Public consultation has yet to begin on the feasibility of a faculty of law at the province’s all-encompassing university, but the issue is already finding its way into the media. There are compelling reasons to proceed in this direction.
Having an in-house, in-province law school would broaden awareness of careers in law throughout the province. In all communities, careers in this field would enter the mainstream consciousness as an attainable option for those college-bound. This essential field of study would become equitable, affordable, within reach.
Having faculty members in law at Memorial University would offer us, over time, a base of expertise for case law, especially in the energy sector and territorial rights. No one can deny our ongoing need to develop a wealth of information in these areas. And we would not be alone in choosing this time in our history to set up a law school. Within the past two years, Lakehead University of Ontario and Thompson Rivers University in the interior of British Columbia have headed down the same path.
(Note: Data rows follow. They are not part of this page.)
## config.mk

```make
export PLATFORM = sky130hd
export DESIGN_NAME = result_wb_master
export DESIGN_NICKNAME = d
export VERILOG_FILES = /design/src/rtl/result_wb_master.sv
export SDC_FILE = /design/constraint.sdc
export NUM_CORES = 2
export LEC_CHECK = 0
export BUFFER_PORTS_ARGS = -buffer_cell sky130_fd_sc_hd__buf_2
export CAP_MARGIN = 20
export CELL_PAD_IN_SITES_DETAIL_PLACEMENT = 0
export CELL_PAD_IN_SITES_GLOBAL_PLACEMENT = 1
export CORE_AREA = 4 4 613 615
export CTS_CLUSTER_SIZE = 14
export DETAILED_ROUTE_END_ITERATION = 8
export DIE_AREA = 0 0 617 619
export PLACE_DENSITY = 0.45
export RECOVER_POWER = 100
export SLEW_MARGIN = 20
export SYNTH_ARGS = -nofsm -noshare
export SYNTH_HDL_FRONTEND = slang
export SYNTH_SLANG_ARGS = --single-unit
```

## constraint.sdc

```tcl
create_clock -name clk -period 34.8 [get_ports clk]
set_clock_uncertainty 0.15 [all_clocks]
set_input_delay 3.48 -clock clk [delete_from_list [all_inputs] [get_ports clk]]
set_output_delay 3.48 -clock clk [all_outputs]
set_load 0.01 [all_outputs]
```

## src/rtl/result_wb_master.sv

```systemverilog
// Write-back master: captures one POY x POX result tile and writes it to
// memory as one AXI INCR burst of POX beats per tile row.
//
// state  | meaning
// IDLE   | waiting for result_valid; tile buffer free
// AW     | presenting the row burst address (awvalid high)
// W      | streaming POX beats of the current row (wvalid high)
// B      | waiting for the write response of the current row (bready high)
module result_wb_master #(
  parameter int DW    = 32,
  parameter int AW    = 32,
  parameter int POX   = 15,
  parameter int POY   = 3,
  parameter int BURST = 32
) (
  input  logic          clk,
  input  logic          rst_n,
  input  logic [AW-1:0] wb_base_addr,
  input  logic [AW-1:0] row_stride,
  input  logic          result_valid,
  input  logic [DW-1:0] result [POY][POX],
  output logic          busy,
  output logic          wb_done,
  output logic          overrun,
  output logic          wr_err,
  output logic [AW-1:0] awaddr,
  output logic [7:0]    awlen,
  output logic [1:0]    awburst,
  output logic          awvalid,
  input  logic          awready,
  output logic [DW-1:0] wdata,
  output logic          wlast,
  output logic          wvalid,
  input  logic          wready,
  input  logic [1:0]    bresp,
  input  logic          bvalid,
  output logic          bready
);

  localparam int RW = $clog2(POY) + 1;
  localparam int BW = $clog2(POX) + 1;

  localparam logic [RW-1:0] LAST_ROW  = RW'(POY - 1);
  localparam logic [BW-1:0] LAST_BEAT = BW'(POX - 1);

  localparam logic [1:0] S_IDLE = 2'd0;
  localparam logic [1:0] S_AW   = 2'd1;
  localparam logic [1:0] S_W    = 2'd2;
  localparam logic [1:0] S_B    = 2'd3;

  generate
    if (POX < 1 || POX > BURST) begin : g_bad_pox
      $error("result_wb_master: POX must be within 1..BURST");
    end
    if (POY < 1) begin : g_bad_poy
      $error("result_wb_master: POY must be at least 1");
    end
  endgenerate

  logic [1:0]    state_q,    state_d;
  logic [RW-1:0] row_q,      row_d;
  logic [BW-1:0] beat_q,     beat_d;
  logic [AW-1:0] row_base_q, row_base_d;
  logic [AW-1:0] stride_q,   stride_d;
  logic          overrun_q,  overrun_d;
  logic          wr_err_q,   wr_err_d;
  logic          done_q,     done_d;

  logic [DW-1:0] tile_q [POY][POX];
  logic [DW-1:0] wdata_sel;
  logic          capture;

  assign capture = result_valid && (state_q == S_IDLE);

  always_comb begin
    state_d    = state_q;
    row_d      = row_q;
    beat_d     = beat_q;
    row_base_d = row_base_q;
    stride_d   = stride_q;
    overrun_d  = overrun_q;
    wr_err_d   = wr_err_q;
    done_d     = 1'b0;

    case (state_q)
      S_IDLE: begin
        if (capture) begin
          state_d    = S_AW;
          row_d      = '0;
          beat_d     = '0;
          row_base_d = wb_base_addr;
          stride_d   = row_stride;
        end
      end
      S_AW: begin
        if (awready) begin
          state_d = S_W;
        end
      end
      S_W: begin
        if (wready) begin
          if (beat_q == LAST_BEAT) begin
            beat_d  = '0;
            state_d = S_B;
          end else begin
            beat_d = beat_q + 1'b1;
          end
        end
      end
      S_B: begin
        if (bvalid) begin
          if (bresp != 2'b00) begin
            wr_err_d = 1'b1;
          end
          if (row_q == LAST_ROW) begin
            state_d = S_IDLE;
            row_d   = '0;
            done_d  = 1'b1;
          end else begin
            // Address arithmetic wraps modulo 2^AW by design.
            row_d      = row_q + 1'b1;
            row_base_d = row_base_q + stride_q;
            state_d    = S_AW;
          end
        end
      end
      default: begin
        state_d = S_IDLE;
      end
    endcase

    // Includes the cycle of the final B handshake: the tile is not yet retired.
    if (result_valid && (state_q != S_IDLE)) begin
      overrun_d = 1'b1;
    end
  end

  always_ff @(posedge clk or negedge rst_n) begin
    if (!rst_n) begin
      state_q    <= S_IDLE;
      row_q      <= '0;
      beat_q     <= '0;
      row_base_q <= '0;
      stride_q   <= '0;
      overrun_q  <= 1'b0;
      wr_err_q   <= 1'b0;
      done_q     <= 1'b0;
    end else begin
      state_q    <= state_d;
      row_q      <= row_d;
      beat_q     <= beat_d;
      row_base_q <= row_base_d;
      stride_q   <= stride_d;
      overrun_q  <= overrun_d;
      wr_err_q   <= wr_err_d;
      done_q     <= done_d;
    end
  end

  // Pure data storage; only ever read while a capture is in flight.
  always_ff @(posedge clk) begin
    if (capture) begin
      tile_q <= result;
    end
  end

  always_comb begin
    wdata_sel = '0;
    for (int r = 0; r < POY; r++) begin
      for (int c = 0; c < POX; c++) begin
        if ((row_q == RW'(r)) && (beat_q == BW'(c))) begin
          wdata_sel = tile_q[r][c];
        end
      end
    end
  end

  assign busy    = (state_q != S_IDLE);
  assign wb_done = done_q;
  assign overrun = overrun_q;
  assign wr_err  = wr_err_q;

  assign awaddr  = row_base_q;
  assign awlen   = 8'(POX - 1);
  assign awburst = 2'b01;
  assign awvalid = (state_q == S_AW);

  assign wvalid  = (state_q == S_W);
  assign wdata   = (state_q == S_W) ? wdata_sel : '0;
  assign wlast   = (state_q == S_W) && (beat_q == LAST_BEAT);

  assign bready  = (state_q == S_B);

endmodule

```

==> load_flow_metrics.sql <==
INSERT INTO impl_metrics (metric_group, metric, value, unit) VALUES
('final_layout', 'seqCellArea', '45170', 'um^2'),
('synth', 'synth_edf_count', '1440', ''),
('timing', 'finalHoldViolCount', '0', ''),
('route', 'count_of_nets_left_with_antenna_violations_after_detail_routing', '0', ''),
('power', 'sw_ratio', '37.47', '%'),
('cts', 'cts_root_buf', 'clkbuf_16', ''),
('placement', 'gp_routability_congestion', '0.8968', ''),
('placement', 'place.detailed.instances', '10611', ''),
('global_routing', 'maximum_number_of_pins_on_one_net_before_global_route_repair', '174', ''),
('timing', 'layout_min_cycle_time', '20400', 'ps'),
('placement', 'place_hpwl', '376600', 'um'),
('synth', 'post_synthesis_mean_instance_area', '15.03', 'um^2'),
('critical_path', 'timing.critical_path.slowest_cell_delay', '3130', 'ps'),
('final_layout', 'most_frequent_cells_in_the_layout', 'edfxtp_1 (1440), buf_2 (1078), clkbuf_1 (555)', ''),
('cts', 'cts.sinks', '1517', ''),
('die', 'io_pins', '1594', ''),
('critical_path', 'crit_fanout', '78', ''),
('timing', 'relSlewSlack', '-540.1', '%'),
('cts', 'clk_transition_reported_paths', '60', 'ps'),
('critical_path', 'timing.reg2reg.setup_slack', '16180', 'ps'),
('cts', 'cts_resized', '0', ''),
('cts', 'cts-htree-levels', '4', ''),
('cts', 'deepest_clock_path_buffer_count', '4', ''),
('route', 'drt_iter0_markers', '6421', ''),
('power', 'power_density', '81.27', 'nW/um^2'),
('route', 'drcViolationCount', '0', ''),
('run_status', 'status', 'finished, violations left', ''),
('power', 'share_of_power_burned_in_registers', '40.5', '%'),
('die', 'floorplan.rows', '224', ''),
('global_routing', 'number_of_global_route_vias_before_repair', '49608', ''),
('final_layout', 'n_fill_cell', '39913', ''),
('power', 'internal_power', '4186', 'uW'),
('die', 'design.die.area', '381900', 'um^2'),
('die', 'core', '370800', 'um^2'),
('route', 'initial_drt_pass_iterations', '8', ''),
('run_status', 'failed_checks', 'capacitance limit, slew limit', ''),
('critical_path', 'critPathSlowestCell', 'clkbuf_1', ''),
('power', 'report.power.total', '6695', 'uW'),
('route', 'wl_per_cell', '41.97', 'um'),
('cts', 'ctsHoldBuffers', '0', ''),
('synth', 'ys_types', '105', ''),
('synth', 'ys_async_sr_fraction', '5.076', '%'),
('synth', 'synth_seq_cells', '1517', ''),
('synth', 'yosys_warnings', '0', ''),
('synth', 'ys.flop_type', 'edfxtp_1', ''),
('cts', 'clk-insertion-delay-late', '840', 'ps'),
('critical_path', 'worstSetupPathType', 'in2reg', ''),
('timing', 'finalHoldWorstSlack', '329.2', 'ps'),
('die', 'chipHeight', '619', 'um'),
('final_layout', 'layout-drive-gt1-share', '29.13', '%'),
('critical_path', 'timing.critical_path.arrival', '20590', 'ps'),
('job', 'max_cap_violations', '32', ''),
('final_layout', 'nNetsFinal', '7386', ''),
('cts', 'post_cts.repair.setup_buffers', '0', ''),
('timing', 'clock.fmax', '0.04902', 'GHz'),
('timing', 'tightest_slew', '9601', 'ps'),
('global_routing', 'antenna_found_initial', '387', ''),
('timing', 'timing.setup.tns', '0', 'ps'),
('power', 'vdd.ir_drop.worst', '38.31', 'uV'),
('critical_path', 'most_numerous_cell_on_the_critical_path', 'clkbuf_1', ''),
('critical_path', 'startpoint_kind_of_the_worst_setup_timing_path', 'input pin', ''),
('min_path', 'hold_path.class', 'reg2reg', ''),
('placement', 'buffer_ports.inserted', '1583', ''),
('timing', 'fin_ws', '14400', 'ps'),
('global_routing', 'wire_length_of_the_first_global_routing_pass', '572200', 'um'),
('timing', 'final-max-slew-violation-count', '1765', ''),
('final_layout', 'multi_input_comb_area', '15340', 'um^2'),
('die', 'die_w', '617', 'um'),
('cts', 'tritoncts', 'yes', ''),
('timing', 'setup_violations', '0', ''),
('die', 'starting_utilization_of_the_core_area', '16.60', '%');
Having the study of law among the total academic portfolio would be a further ace in the arsenal of university recruiters as they travel to market our university to other provinces and countries. A law school, like the already existing schools of engineering, marine studies, music and medicine would have international appeal. Thus, like Dalhousie or l’université de Moncton, we would not be restricted to Newfoundland and Labrador students to determine whether there would be adequate internal need to embark on this proposed initiative.
Law would be a natural option to tip the scales in favour of bilingual courses at Memorial. Along with business, education and medicine, law is an area where professionals need to receive a bilingual education in Canada’s two official languages at the start of their career formation, not as an expensive, near impossible goal, years later.
Just last Friday, the Commissioner of Official Languages and his counterparts in the provinces of Ontario and New Brunswick issued a recommendation to increase the bilingual capacity of Canada’s judicial system.
Thus, law has the promise of adding to the critical pool of dedicated students who could study a number of prerequisite courses in French in disciplines such as political science, history, administration and the like, before adding courses in public health law
or administrative law, delivered in French.
It behooves us to muster the optimism and investment sources required to set this new school in motion; it is indeed the time to go big or go home.